世界上有這樣的一種人,他們的人口隻佔社會的5%,卻霸佔了95%的社會財富,這已經足夠可恨的了。更可恨的是,連異性,他們都要多吃多佔,導致了大批有為青年的右手長滿老繭。
郝小新一直都想成為這樣的人!而眼前的這位公爵大小姐,天生就是這樣的人,但她直接放棄了對於異性多吃多佔的權力,她選擇的是同性。
“這麽說,你是個拉子?”郝小新滿頭黑線,盡管事先已經猜到了三四分,不過親耳聽到凌夢蕊自己承認,還是讓郝小新覺得渾身不對勁。
這還是他第一次看見活的拉子……
“有什麽問題嘛?難道愛一個人可恥嘛?你這麽想的話,才是真的可恥!”在說出了自己內心的秘密之後,凌夢蕊顯得放松了很多,至少沒有剛才那樣要死要活的了,又恢復了彪悍,一副‘我是拉子我光榮,拉子的世界你不懂’的高大上表情。
“不不不,我既沒興趣,也沒那個必要去糾正你奇怪的戀愛觀。我現在好奇的是,你是攻還是受?”
“你有完沒玩了,話我已經說了,給句準話,幫不幫忙?”
“你先說清楚,到底怎麽回事,我雖然帥,可是我不傻,不可能莫名其妙給你當槍使。
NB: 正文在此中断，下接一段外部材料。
<file path="src/rtl/omsp_atom_irq_gate_pkg.sv">
// -----------------------------------------------------------------------------
// omsp_atom_irq_gate_pkg
//
// Shared definitions for the atomic-section interrupt gate:
//   - gate_state_e : 2-bit FSM encoding (IDLE=0, MASKED=1, REQ=2, VIOL=3).
//                    The encoding is fixed because it is exported on the
//                    fsm_state debug port and decoded by other blocks.
//   - default parameter values for the gate (IRQ count, deferral counter
//     width, deferral timeout bound).
//
// Optional feature macro used by the gate: ATOM_LATENCY_STATS_EN.
// -----------------------------------------------------------------------------
package omsp_atom_irq_gate_pkg;

  typedef enum logic [1:0] {
    ST_IDLE   = 2'd0,
    ST_MASKED = 2'd1,
    ST_REQ    = 2'd2,
    ST_VIOL   = 2'd3
  } gate_state_e;

  localparam int NIRQ_DFLT        = 14;
  localparam int DEF_W_DFLT       = 8;
  // Must stay below 2**DEF_W - 1 so the saturating counter can reach it
  // exactly once per deferral.
  localparam int DEFER_BOUND_DFLT = 200;

  // True for states in which the gate presents some request to the frontend.
  function automatic logic is_requesting(input gate_state_e s);
    return (s == ST_REQ) || (s == ST_VIOL);
  endfunction

endpackage

</file>
<file path="src/rtl/omsp_irq_prio_enc.sv">
// -----------------------------------------------------------------------------
// omsp_irq_prio_enc
//
// Parameterised highest-index priority encoder. Bit N-1 of req has the
// highest priority. Purely combinational; reusable by the CPU frontend.
//
// Parameters:
//   N : number of request inputs (>= 2)
//   W : index width, $clog2(N)
// Ports:
//   req   in  [N-1:0]  request vector
//   idx   out [W-1:0]  index of highest set bit (0 when none set)
//   valid out          at least one bit of req is set
// -----------------------------------------------------------------------------
module omsp_irq_prio_enc #(
  parameter int N = 14,
  parameter int W = $clog2(N)
) (
  input  logic [N-1:0] req,
  output logic [W-1:0] idx,
  output logic         valid
);

  // Ascending scan: the last set bit seen overwrites earlier ones, so the
  // highest index wins.
  always_comb begin
    idx   = '0;
    valid = 1'b0;
    for (int i = 0; i < N; i++) begin
      if (req[i]) begin
        idx   = W'(i);
        valid = 1'b1;
      end
    end
  end

endmodule

</file>
<file path="src/rtl/omsp_atom_irq_gate.sv">
// -----------------------------------------------------------------------------
// omsp_atom_irq_gate
//
// Sits between the peripheral IRQ lines and the CPU frontend, downstream of
// the atomicity monitor. Latches IRQ requests while interrupts are masked,
// releases the highest-priority pending IRQ through a req/ack handshake once
// gie is high, measures how long the pending set has been deferred, and
// converts atomicity violations into a dedicated violation request.
//
// Handshakes:
//   irq_req/irq_acc   : irq_req is held high with a stable irq_num until the
//                       cycle irq_acc is sampled high; the request drops on the
//                       next edge. If gie falls before acceptance the request
//                       is withdrawn (irq_num held) and re-issued once gie
//                       returns. irq_acc is only meaningful while irq_req=1.
//   viol_req/viol_ack : viol_req stays high until viol_ack is sampled high;
//                       it can never be masked.
//
// Optional feature (macro ATOM_LATENCY_STATS_EN): max_defer records the
// largest deferral seen. Without the macro max_defer is tied to zero.
//
// Ports:
//   mclk            in   system clock
//   puc_rst         in   synchronous active-high reset
//   irq_in          in   [NIRQ-1:0] level IRQ requests (NIRQ-1 = highest prio)
//   gie             in   effective interrupt enable from atomicity monitor
//   atom_violation  in   single-cycle violation flag from atomicity monitor
//   irq_acc         in   frontend accepts the presented IRQ
//   viol_ack        in   frontend accepts the violation request
//   irq_req         out  maskable IRQ request
//   irq_num         out  index of requested IRQ, stable while irq_req=1
//   viol_req        out  violation request
//   defer_cnt       out  cycles the current pending set has been masked
//   defer_timeout   out  one-cycle pulse when defer_cnt reaches DEFER_BOUND
//   max_defer       out  largest deferral observed (stats build only)
//   fsm_state       out  debug: current FSM state
//   pending         out  debug: latched pending IRQ bits
// -----------------------------------------------------------------------------
module omsp_atom_irq_gate
  import omsp_atom_irq_gate_pkg::*;
#(
  parameter int NIRQ        = NIRQ_DFLT,
  parameter int DEF_W       = DEF_W_DFLT,
  parameter int DEFER_BOUND = DEFER_BOUND_DFLT
) (
  input  logic                    mclk,
  input  logic                    puc_rst,
  input  logic [NIRQ-1:0]         irq_in,
  input  logic                    gie,
  input  logic                    atom_violation,
  input  logic                    irq_acc,
  input  logic                    viol_ack,
  output logic                    irq_req,
  output logic [$clog2(NIRQ)-1:0] irq_num,
  output logic                    viol_req,
  output logic [DEF_W-1:0]        defer_cnt,
  output logic                    defer_timeout,
  output logic [DEF_W-1:0]        max_defer,
  output gate_state_e             fsm_state,
  output logic [NIRQ-1:0]         pending
);

  localparam int               IW    = $clog2(NIRQ);
  localparam logic [DEF_W-1:0] BOUND = DEF_W'(DEFER_BOUND);

  gate_state_e       state_q, state_nxt;
  logic [NIRQ-1:0]   pend_q;
  logic [NIRQ-1:0]   req_vec;
  logic [NIRQ-1:0]   acc_clr;
  logic [IW-1:0]     winner;
  logic              any_req;
  logic [IW-1:0]     num_q;
  logic              load_num;
  logic              accepted;
  logic [DEF_W-1:0]  cnt_q, cnt_nxt;
  logic              tmo_q, tmo_nxt;

  // ---------------------------------------------------------------------------
  // Arbitration: live lines are OR-ed in so a request arriving in IDLE is
  // serviced without first waiting a cycle to be latched.
  // ---------------------------------------------------------------------------
  assign req_vec = pend_q | irq_in;

  omsp_irq_prio_enc #(
    .N (NIRQ),
    .W (IW)
  ) u_prio_enc (
    .req   (req_vec),
    .idx   (winner),
    .valid (any_req)
  );

  // An acceptance coinciding with a violation is not honoured: the violation
  // preempts the transition, so the IRQ must remain pending.
  assign accepted = (state_q == ST_REQ) && irq_acc && !atom_violation;
  assign acc_clr  = accepted ? (NIRQ'(1) << num_q) : '0;

  // ---------------------------------------------------------------------------
  // FSM next state
  // ---------------------------------------------------------------------------
  always_comb begin
    state_nxt = state_q;
    if (atom_violation) begin
      // Also covers VIOL: a repeated violation is absorbed, and it wins over
      // a simultaneous viol_ack.
      state_nxt = ST_VIOL;
    end else begin
      case (state_q)
        ST_IDLE: begin
          if (any_req) state_nxt = gie ? ST_REQ : ST_MASKED;
        end
        ST_MASKED: begin
          if (gie) state_nxt = ST_REQ;
        end
        ST_REQ: begin
          // Acceptance has priority over a simultaneous gie fall.
          if (irq_acc)   state_nxt = ST_IDLE;
          else if (!gie) state_nxt = ST_MASKED;
        end
        ST_VIOL: begin
          if (viol_ack) state_nxt = ST_IDLE;
        end
        default: state_nxt = ST_IDLE;
      endcase
    end
  end

  // irq_num is captured only when entering REQ, so it never re-prioritises
  // while a request is outstanding and is held through MASKED.
  assign load_num = (state_nxt == ST_REQ) && (state_q != ST_REQ);

  // ---------------------------------------------------------------------------
  // Deferral counter: counts cycles spent in MASKED, cleared on entry to REQ
  // or IDLE, frozen otherwise (notably across VIOL).
  // ---------------------------------------------------------------------------
  always_comb begin
    cnt_nxt = cnt_q;
    if ((state_nxt == ST_REQ) || (state_nxt == ST_IDLE)) begin
      cnt_nxt = '0;
    end else if ((state_q == ST_MASKED) && (state_nxt == ST_MASKED) &&
                 (cnt_q != '1)) begin
      cnt_nxt = cnt_q + DEF_W'(1);
    end
  end

  // Fires only on the transition into BOUND; saturation above BOUND means the
  // counter cannot revisit it within one deferral.
  assign tmo_nxt = (cnt_nxt == BOUND) && (cnt_q != BOUND);

  // ---------------------------------------------------------------------------
  // State registers
  // ---------------------------------------------------------------------------
  always_ff @(posedge mclk) begin
    if (puc_rst) begin
      state_q <= ST_IDLE;
      pend_q  <= '0;
      num_q   <= '0;
      cnt_q   <= '0;
      tmo_q   <= 1'b0;
    end else begin
      state_q <= state_nxt;
      // Set wins over clear: a line still high re-latches immediately.
      pend_q  <= (pend_q & ~acc_clr) | irq_in;
      if (load_num) num_q <= winner;
      cnt_q   <= cnt_nxt;
      tmo_q   <= tmo_nxt;
    end
  end

  // ---------------------------------------------------------------------------
  // Optional latency statistics
  // ---------------------------------------------------------------------------
`ifdef ATOM_LATENCY_STATS_EN
  logic [DEF_W-1:0] max_q;
  logic             masked_exit;

  assign masked_exit = (state_q == ST_MASKED) && (state_nxt != ST_MASKED);

  always_ff @(posedge mclk) begin
    if (puc_rst) begin
      max_q <= '0;
    end else if (masked_exit && (cnt_q > max_q)) begin
      max_q <= cnt_q;
    end
  end

  assign max_defer = max_q;
`else
  assign max_defer = '0;
`endif

  // ---------------------------------------------------------------------------
  // Outputs: all decoded directly from registers.
  // ---------------------------------------------------------------------------
  assign irq_req       = is_requesting(state_q) && (state_q == ST_REQ);
  assign viol_req      = (state_q == ST_VIOL);
  assign irq_num       = num_q;
  assign defer_cnt     = cnt_q;
  assign defer_timeout = tmo_q;
  assign fsm_state     = state_q;
  assign pending       = pend_q;

endmodule

</file>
”郝小新說。
“行我告訴你,但你要保密!”
凌夢蕊把整件事的原委娓娓道來,郝小新總算是明白了,她的目的,就是要自己當一個假的‘未婚夫’,學名叫做:‘擋箭牌’,是無數校花保鏢小說裡最常見的橋段。
孩子沒娘,說來話長,話說從小在女子學院長大的凌夢蕊大小姐,在一個伸手不見五指的黑夜,與另外一名同學深深的相愛了,並且做下了羞羞的事,私定終身。
兩個女人,私定終身?怎麽定?
郝小新想破頭也想不同這個問題,估計凌天下公爵和林曼霞女士也想不通這個問題,於是棒打鴛鴦。
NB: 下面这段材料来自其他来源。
File: src/rtl/hgcal_fc_cmd_scheduler.sv
// HGCAL fast-command scheduler: one registered command per BX, chosen by fixed priority.
// Optional build macro PERIODIC_CALIB_EN adds the once-per-orbit automatic calibration request.
module hgcal_fc_cmd_scheduler #(
  parameter int ORBIT_LEN   = 3564,
  parameter int SYNC_BX     = 3563,
  parameter int CALIB_DELAY = 20,
  parameter int CALIB_BX    = 100
) (
  input  logic        clk40,
  input  logic        reset,
  input  logic        orbit_sync_en,
  input  logic        l1a_en,
  input  logic        req_linkreset,
  input  logic        req_daqreset,
  input  logic        req_ocr,
  input  logic        req_calib,
  input  logic        l1a_req,
  input  logic        periodic_calib_en,
  output logic [2:0]  cmd,
  output logic [11:0] bx_count,
  output logic [31:0] orbit_count,
  output logic        l1a_dropped,
  output logic        busy
);

  typedef enum logic [2:0] {
    CMD_IDLE       = 3'd0,
    CMD_ORBIT_SYNC = 3'd1,
    CMD_OCR        = 3'd2,
    CMD_LINK_RESET = 3'd3,
    CMD_DAQ_RESET  = 3'd4,
    CMD_CALIB_REQ  = 3'd5,
    CMD_L1A        = 3'd6,
    CMD_CALIB_L1A  = 3'd7
  } cmd_e;

  localparam logic [11:0] BX_LAST = 12'(ORBIT_LEN - 1);
  localparam logic [11:0] BX_SYNC = 12'(SYNC_BX);
  localparam logic [11:0] BX_CAL  = 12'(CALIB_BX);
  localparam logic [7:0]  CAL_DLY = 8'(CALIB_DELAY);

  function automatic logic [11:0] bx_inc(input logic [11:0] bx);
    return (bx == BX_LAST) ? 12'd0 : bx + 12'd1;
  endfunction

  cmd_e        cmd_q, cmd_d;
  logic [11:0] bx_q, bx_d;
  logic [31:0] orbit_q, orbit_d;
  logic        drop_q, drop_d;
  logic        busy_q, busy_d;
  logic        pend_ocr_q, pend_ocr_d;
  logic        pend_lr_q, pend_lr_d;
  logic        pend_dr_q, pend_dr_d;
  logic        pend_cal_q, pend_cal_d;
  logic        pend_l1a_q, pend_l1a_d;
  logic [7:0]  cal_cnt_q, cal_cnt_d;
  logic        cal_due_q, cal_due_d;
  logic        ocr_done_q, ocr_done_d;

  logic        periodic_hit;
  logic        sync_slot;
  logic        cal_due;
  logic        cal_req_pend;
  logic        cal_req_ok;
  logic        l1a_acc;

`ifdef PERIODIC_CALIB_EN
  // The automatic request must be eligible in the CALIB_BX slot itself, so it
  // joins selection combinationally rather than through the pending flag.
  assign periodic_hit = periodic_calib_en && (bx_d == BX_CAL);
`else
  logic unused_periodic;
  assign unused_periodic = periodic_calib_en;
  assign periodic_hit    = 1'b0;
`endif

  assign bx_d         = bx_inc(bx_q);
  assign sync_slot    = (bx_d == BX_SYNC);
  assign cal_due      = cal_due_q || (cal_cnt_q == 8'd1);
  assign cal_req_pend = pend_cal_q || periodic_hit;
  assign cal_req_ok   = cal_req_pend && (cal_cnt_q == 8'd0) && !cal_due_q;
  assign l1a_acc      = l1a_req && l1a_en;

  always_comb begin
    cmd_d = CMD_IDLE;
    if (sync_slot && pend_ocr_q)         cmd_d = CMD_OCR;
    else if (sync_slot && orbit_sync_en) cmd_d = CMD_ORBIT_SYNC;
    else if (cal_due)                    cmd_d = CMD_CALIB_L1A;
    else if (pend_l1a_q)                 cmd_d = CMD_L1A;
    else if (pend_lr_q)                  cmd_d = CMD_LINK_RESET;
    else if (pend_dr_q)                  cmd_d = CMD_DAQ_RESET;
    else if (cal_req_ok)                 cmd_d = CMD_CALIB_REQ;
  end

  // A request arriving in its own issue cycle re-arms the flag; a second
  // L1A while one is already queued is dropped instead.
  always_comb begin
    pend_ocr_d = req_ocr       || (pend_ocr_q   && (cmd_d != CMD_OCR));
    pend_lr_d  = req_linkreset || (pend_lr_q    && (cmd_d != CMD_LINK_RESET));
    pend_dr_d  = req_daqreset  || (pend_dr_q    && (cmd_d != CMD_DAQ_RESET));
    pend_cal_d = req_calib     || (cal_req_pend && (cmd_d != CMD_CALIB_REQ));
    pend_l1a_d = (pend_l1a_q && (cmd_d != CMD_L1A)) || (l1a_acc && !pend_l1a_q);
    drop_d     = l1a_acc && pend_l1a_q;

    cal_cnt_d = cal_cnt_q;
    if (cmd_d == CMD_CALIB_REQ)  cal_cnt_d = CAL_DLY;
    else if (cal_cnt_q != 8'd0)  cal_cnt_d = cal_cnt_q - 8'd1;
    cal_due_d = cal_due && (cmd_d != CMD_CALIB_L1A);

    ocr_done_d = (cmd_d == CMD_OCR) || (ocr_done_q && (bx_d != 12'd0));
    orbit_d    = orbit_q;
    if (bx_d == 12'd0) orbit_d = ocr_done_q ? 32'd0 : orbit_q + 32'd1;

    busy_d = pend_ocr_d || pend_lr_d || pend_dr_d || pend_cal_d || pend_l1a_d ||
             (cal_cnt_d != 8'd0) || cal_due_d;
  end

  always_ff @(posedge clk40) begin
    if (reset) begin
      cmd_q      <= CMD_IDLE;
      bx_q       <= 12'd0;
      orbit_q    <= 32'd0;
      drop_q     <= 1'b0;
      busy_q     <= 1'b0;
      pend_ocr_q <= 1'b0;
      pend_lr_q  <= 1'b0;
      pend_dr_q  <= 1'b0;
      pend_cal_q <= 1'b0;
      pend_l1a_q <= 1'b0;
      cal_cnt_q  <= 8'd0;
      cal_due_q  <= 1'b0;
      ocr_done_q <= 1'b0;
    end else begin
      cmd_q      <= cmd_d;
      bx_q       <= bx_d;
      orbit_q    <= orbit_d;
      drop_q     <= drop_d;
      busy_q     <= busy_d;
      pend_ocr_q <= pend_ocr_d;
      pend_lr_q  <= pend_lr_d;
      pend_dr_q  <= pend_dr_d;
      pend_cal_q <= pend_cal_d;
      pend_l1a_q <= pend_l1a_d;
      cal_cnt_q  <= cal_cnt_d;
      cal_due_q  <= cal_due_d;
      ocr_done_q <= ocr_done_d;
    end
  end

  assign cmd         = cmd_q;
  assign bx_count    = bx_q;
  assign orbit_count = orbit_q;
  assign l1a_dropped = drop_q;
  assign busy        = busy_q;

endmodule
而凌夢蕊為了追求‘真愛’,寧死不屈,又是絕食又是自殺。
凌天下這種軍旅出身的狠角色,一向都是要麽不做,要麽做絕的性子,當然不會被女兒的幾次絕食嚇到。他直接給凌夢蕊安排了大量的保鏢,除了在海神台,無論去哪,都有一大群人跟著。
更絕的是,公爵大人甚至準備動用暗中的力量,讓凌夢蕊的‘女人’在世界上消失。以凌天下今時今日的身份地位,讓一個沒有任何背景的小女人消失,絕不是什麽困難的事。
為了保護自己的女人,凌夢蕊大小姐只能采用曲線救國的方式,暫時妥協,謊稱她已經由彎變直,現在和對方只是閨蜜關系。
這種謊話要是能騙得了凌天下和林曼霞,他們兩的智商程度也就可以和郝小新的節操程度直接劃上等號了。為了證明寶貝女兒真的直了,他們給凌夢蕊下了一條死命令:嫁人。一年之內,必須訂婚。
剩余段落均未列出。